[Mutation of the myelin Po gene in hereditary motor and sensory neuropathy]

Abstract

Charcot-Marie-Tooth neuropathy type 1 (CMT1) or hereditary motor and sensory neuropathy (HMSN1) is the most common inherited peripheral neuropathy. Most cases show dominant inheritance. CMT1 loci map to chromosome 17 (CMT1A), chromosome 1 (CMT1B), another unknown autosome (CMT1C) and the X chromosome (CMTX). CMT1A has been demonstrated to be associated with a large DNA duplication of 17 p11.2 including the peripheral myelin protein-22 gene (PMP22) or a point mutation of PMP22. Myelin protein zero (Po), the major structural protein of peripheral myelin, is another integral myelin membrane protein like PMP22. We have mapped the locus of the Po gene to chromosome 1q22-q23 in the region of the CMT1B locus, investigated Po as a candidate gene in three families with CMT1B and identified that Po is a gene responsible for CMT1B. Dejerine-Sottas disease (HMSN3) has been considered as another demyelinating disease.
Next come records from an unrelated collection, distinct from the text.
**config.mk**
```make
export PLATFORM = sky130hd
export DESIGN_NAME = vis_prefetch_top
export DESIGN_NICKNAME = d
export VERILOG_FILES = /design/src/common/vis_pkg.sv /design/src/common/vis_word_if.sv /design/src/verilog/vis_prefetch_top.sv /design/src/prefetch/vis_sram_writer.sv /design/src/prefetch/vis_prefetch_reader.sv /design/src/verilog/vis_bank_tracker.sv
export VERILOG_INCLUDE_DIRS = /design/src /design/src/common
export SDC_FILE = /design/constraint.sdc
export NUM_CORES = 1
export LEC_CHECK = 0
export BUFFER_PORTS_ARGS = -buffer_cell sky130_fd_sc_hd__clkbuf_2
export CORE_ASPECT_RATIO = 2
export CORE_MARGIN = 8
export CORE_UTILIZATION = 45
export CTS_CLUSTER_DIAMETER = 150
export CTS_CLUSTER_SIZE = 25
export DETAILED_ROUTE_END_ITERATION = 10
export PLACE_DENSITY = 0.71
export SLEW_MARGIN = 20
export SYNTH_ARGS = -nofsm -noshare
export SYNTH_HDL_FRONTEND = slang
export SYNTH_SLANG_ARGS = --single-unit
```
**constraint.sdc**
```tcl
create_clock -name clk_i -period 3.3 [get_ports clk_i]
set_input_delay 0.165 -clock clk_i [delete_from_list [all_inputs] [get_ports clk_i]]
set_output_delay 0.165 -clock clk_i [all_outputs]
set_load 0.1 [all_outputs]
```
**src/common/vis_defines.svh**
```systemverilog
`ifndef VIS_DEFINES_SVH
`define VIS_DEFINES_SVH

// ---------------------------------------------------------------------------
// prefetch geometry
// ---------------------------------------------------------------------------
`define VIS_COUNT  24   // blocks (correlators) per prefetch
`define VIS_BSIZE  24   // words per block
`define VIS_WIDTH  32   // visibility word width

// counter widths
`define VIS_CBITS  5    // block index bits
`define VIS_BBITS  5    // word index bits

// pending-bank queue
`define VIS_QDEPTH 15   // max banks waiting
`define VIS_QBITS  4    // bank count bits

`endif
```
**src/common/vis_pkg.sv**
```systemverilog
`default_nettype none

`include "vis_defines.svh"

package vis_pkg;

   // -------------------------------------------------------------------------
   // payload and index types
   // -------------------------------------------------------------------------

   // one visibility word off the correlator bus
   typedef logic [`VIS_WIDTH-1:0] vis_word_t;

   // block index, selects the correlator
   typedef logic [`VIS_CBITS-1:0] vis_blk_t;

   // word index within a block
   typedef logic [`VIS_BBITS-1:0] vis_wrd_t;

   // bus/sram address, block index in the upper bits
   typedef logic [`VIS_CBITS+`VIS_BBITS-1:0] vis_adr_t;

   // number of banks waiting to be fetched
   typedef logic [`VIS_QBITS-1:0] vis_qcnt_t;

endpackage

`default_nettype wire

```
**src/common/vis_word_if.sv**
```systemverilog
`timescale 1ns/1ns
`default_nettype none

// one fetched word, reader -> sram writer
interface vis_word_if;
   import vis_pkg::*;

   logic      valid;   // word present this cycle
   vis_adr_t  adr;     // where it came from, also where it goes
   vis_word_t data;
   logic      last;    // final word of the prefetch

   // reader side
   modport producer (
      output valid,
      output adr,
      output data,
      output last
   );

   // writer side
   modport consumer (
      input valid,
      input adr,
      input data,
      input last
   );

endinterface

`default_nettype wire

```
**src/verilog/vis_prefetch_top.sv**
```systemverilog
`timescale 1ns/1ns
`default_nettype none

module vis_prefetch_top (
   input  logic               clk_i,
   input  logic               rst_i,

   // correlator bank and spi status
   input  logic               switch_i,
   input  logic               streamed_i,
   output logic               overflow_o,
   output logic               newblock_o,
   output vis_pkg::vis_word_t checksum_o,

   // wishbone read master
   output logic               cyc_o,
   output logic               stb_o,
   input  logic               ack_i,
   input  logic               rty_i,
   output vis_pkg::vis_adr_t  adr_o,
   input  vis_pkg::vis_word_t dat_i,

   // external sram
   output logic               sram_ce_o,
   output logic               sram_we_o,
   output vis_pkg::vis_adr_t  sram_ad_o,
   output vis_pkg::vis_word_t sram_di_o
);

   logic start;   // tracker -> reader
   logic busy;    // reader -> tracker

   vis_word_if u_word_if ();   // reader -> writer

   // ---------------------------------------------------------------------------
   // tracker, reader, writer
   // ---------------------------------------------------------------------------
   vis_bank_tracker u_bank_tracker (
      .clk_i      (clk_i),
      .rst_i      (rst_i),
      .switch_i   (switch_i),
      .streamed_i (streamed_i),
      .busy_i     (busy),
      .start_o    (start),
      .overflow_o (overflow_o)
   );

   vis_prefetch_reader u_prefetch_reader (
      .clk_i   (clk_i),
      .rst_i   (rst_i),
      .start_i (start),
      .busy_o  (busy),
      .cyc_o   (cyc_o),
      .stb_o   (stb_o),
      .ack_i   (ack_i),
      .rty_i   (rty_i),
      .adr_o   (adr_o),
      .dat_i   (dat_i),
      .word_o  (u_word_if.producer)
   );

   vis_sram_writer u_sram_writer (
      .clk_i      (clk_i),
      .rst_i      (rst_i),
      .word_i     (u_word_if.consumer),
      .sram_ce_o  (sram_ce_o),
      .sram_we_o  (sram_we_o),
      .sram_ad_o  (sram_ad_o),
      .sram_di_o  (sram_di_o),
      .checksum_o (checksum_o),
      .newblock_o (newblock_o)
   );

endmodule

`default_nettype wire

```
**src/prefetch/vis_sram_writer.sv**
```systemverilog
`timescale 1ns/1ns
`default_nettype none

module vis_sram_writer (
   input  logic               clk_i,
   input  logic               rst_i,
   vis_word_if.consumer       word_i,

   // external sram, all byte lanes on
   output logic               sram_ce_o,
   output logic               sram_we_o,
   output vis_pkg::vis_adr_t  sram_ad_o,
   output vis_pkg::vis_word_t sram_di_o,

   // status
   output vis_pkg::vis_word_t checksum_o,   // xor of every word since reset
   output logic               newblock_o    // prefetch complete
);
   import vis_pkg::*;

   logic      wr_q;      // sram strobe
   logic      last_q;    // this write ends the bank
   logic      done_q;
   vis_adr_t  ad_q;
   vis_word_t di_q;
   vis_word_t sum_q;

   // -------------------------------------------------------------------------
   // write strobe and completion
   // -------------------------------------------------------------------------
   always_ff @(posedge clk_i) begin
      if (rst_i) begin
         wr_q   <= 1'b0;
         last_q <= 1'b0;
         done_q <= 1'b0;
      end else begin
         wr_q   <= word_i.valid;
         last_q <= word_i.valid && word_i.last;
         done_q <= last_q;                   // one cycle past the last write
      end
   end

   // payload, follows the strobe
   always_ff @(posedge clk_i) begin
      if (word_i.valid) begin
         ad_q <= word_i.adr;
         di_q <= word_i.data;
      end
   end

   // running checksum
   always_ff @(posedge clk_i) begin
      if (rst_i) begin
         sum_q <= '0;
      end else if (word_i.valid) begin
         sum_q <= sum_q ^ word_i.data;
      end
   end

   assign sram_ce_o  = wr_q;
   assign sram_we_o  = wr_q;   // write-only port
   assign sram_ad_o  = ad_q;
   assign sram_di_o  = di_q;
   assign checksum_o = sum_q;
   assign newblock_o = done_q;

   a_done_after_write: assert property (@(posedge clk_i) disable iff (rst_i)
      newblock_o |-> $past(sram_we_o));

endmodule

`default_nettype wire

```
**src/prefetch/vis_prefetch_reader.sv**
```systemverilog
`timescale 1ns/1ns
`default_nettype none

`include "vis_defines.svh"

module vis_prefetch_reader (
   input  logic               clk_i,
   input  logic               rst_i,
   input  logic               start_i,   // one prefetch per pulse
   output logic               busy_o,

   // wishbone read master, correlator side
   output logic               cyc_o,
   output logic               stb_o,
   input  logic               ack_i,
   input  logic               rty_i,
   output vis_pkg::vis_adr_t  adr_o,
   input  vis_pkg::vis_word_t dat_i,

   // fetched words to the sram writer
   vis_word_if.producer       word_o
);
   import vis_pkg::*;

   // idle, request outstanding, one-cycle stb gap
   typedef enum logic [1:0] {
      RD_IDLE,
      RD_REQ,
      RD_GAP
   } rd_state_t;

   rd_state_t state_q;
   vis_blk_t  blk_q;     // correlator being read
   vis_wrd_t  wrd_q;     // word within the block
   logic      blk_end;
   logic      wrd_end;
   logic      final_wrd;
   logic      take;

   // -------------------------------------------------------------------------
   // address walk
   // -------------------------------------------------------------------------
   assign blk_end   = (blk_q == vis_blk_t'(`VIS_COUNT - 1));
   assign wrd_end   = (wrd_q == vis_wrd_t'(`VIS_BSIZE - 1));
   assign final_wrd = blk_end && wrd_end;
   assign take      = (state_q == RD_REQ) && ack_i;   // word accepted this cycle

   always_ff @(posedge clk_i) begin
      if (rst_i) begin
         state_q <= RD_IDLE;
         blk_q   <= '0;
         wrd_q   <= '0;
      end else begin
         case (state_q)
            RD_IDLE: begin
               if (start_i) begin
                  state_q <= RD_REQ;
                  blk_q   <= '0;
                  wrd_q   <= '0;
               end
            end
            RD_REQ: begin
               if (ack_i) begin
                  if (final_wrd) begin
                     state_q <= RD_IDLE;           // whole bank fetched
                  end else begin
                     state_q <= RD_GAP;
                     if (wrd_end) begin
                        wrd_q <= '0;
                        blk_q <= blk_q + vis_blk_t'(1);
                     end else begin
                        wrd_q <= wrd_q + vis_wrd_t'(1);
                     end
                  end
               end else if (rty_i) begin
                  state_q <= RD_GAP;               // same address again
               end
            end
            RD_GAP:  state_q <= RD_REQ;
            default: state_q <= RD_IDLE;
         endcase
      end
   end

   // -------------------------------------------------------------------------
   // bus and word outputs
   // -------------------------------------------------------------------------
   assign cyc_o  = (state_q != RD_IDLE);   // held across the gaps
   assign stb_o  = (state_q == RD_REQ);
   assign adr_o  = {blk_q, wrd_q};
   assign busy_o = start_i || (state_q != RD_IDLE);

   assign word_o.valid = take;             // never on rty
   assign word_o.adr   = {blk_q, wrd_q};
   assign word_o.data  = dat_i;
   assign word_o.last  = final_wrd;

   // slave must pick one answer
   a_one_reply: assert property (@(posedge clk_i) disable iff (rst_i)
      stb_o |-> !(ack_i && rty_i));

endmodule

`default_nettype wire

```
**src/verilog/vis_bank_tracker.sv**
```systemverilog
`timescale 1ns/1ns
`default_nettype none

`include "vis_defines.svh"

module vis_bank_tracker (
   input  logic clk_i,
   input  logic rst_i,
   input  logic switch_i,     // correlator finished a bank
   input  logic streamed_i,   // spi side has sent the buffer
   input  logic busy_i,       // reader still fetching
   output logic start_o,      // launch one prefetch
   output logic overflow_o    // too many banks waiting
);
   import vis_pkg::*;

   vis_qcnt_t count_q;   // pending banks
   logic      empty_q;   // output buffer free
   logic      start_q;
   logic      ovf_q;
   logic      full;
   logic      launch;
   logic      bump;

   // -------------------------------------------------------------------------
   // launch decision
   // -------------------------------------------------------------------------
   assign full   = (count_q == vis_qcnt_t'(`VIS_QDEPTH));
   assign launch = empty_q && !busy_i && (count_q != '0);   // empty_q drops with start
   assign bump   = switch_i && !full;                       // saturate when full

   // switch and launch on one edge leave the pending count alone
   always_ff @(posedge clk_i) begin
      if (rst_i) begin
         count_q <= '0;
      end else begin
         case ({bump, launch})
            2'b10:   count_q <= count_q + vis_qcnt_t'(1);
            2'b01:   count_q <= count_q - vis_qcnt_t'(1);
            default: count_q <= count_q;
         endcase
      end
   end

   // buffer state and start strobe
   always_ff @(posedge clk_i) begin
      if (rst_i) begin
         empty_q <= 1'b1;
         start_q <= 1'b0;
      end else begin
         start_q <= launch;
         if (launch) begin
            empty_q <= 1'b0;                 // buffer now being filled
         end else if (streamed_i) begin
            empty_q <= 1'b1;
         end
      end
   end

   // overflow latch cleared only by reset
   always_ff @(posedge clk_i) begin
      if (rst_i) begin
         ovf_q <= 1'b0;
      end else if (switch_i && full) begin
         ovf_q <= 1'b1;
      end
   end

   assign start_o    = start_q;
   assign overflow_o = ovf_q;

   // -------------------------------------------------------------------------
   // checks
   // -------------------------------------------------------------------------
   a_start_single: assert property (@(posedge clk_i) disable iff (rst_i)
      start_o |=> !start_o);

   // a switch into a full queue never wraps the count
   a_count_bound: assert property (@(posedge clk_i) disable iff (rst_i)
      full && switch_i |=> count_q >= vis_qcnt_t'(`VIS_QDEPTH - 1));

endmodule

`default_nettype wire

```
However, we have demonstrated that a de novo mutation of Po gene is responsible for some sporadic cases with HMSN3. The term "Dejerine-Sottas disease" may have represented the severely affected and sporadic cases with CMT. Identification of the primary defect in the diseases enables us to classify the peripheral neuropathies based on their etiologies.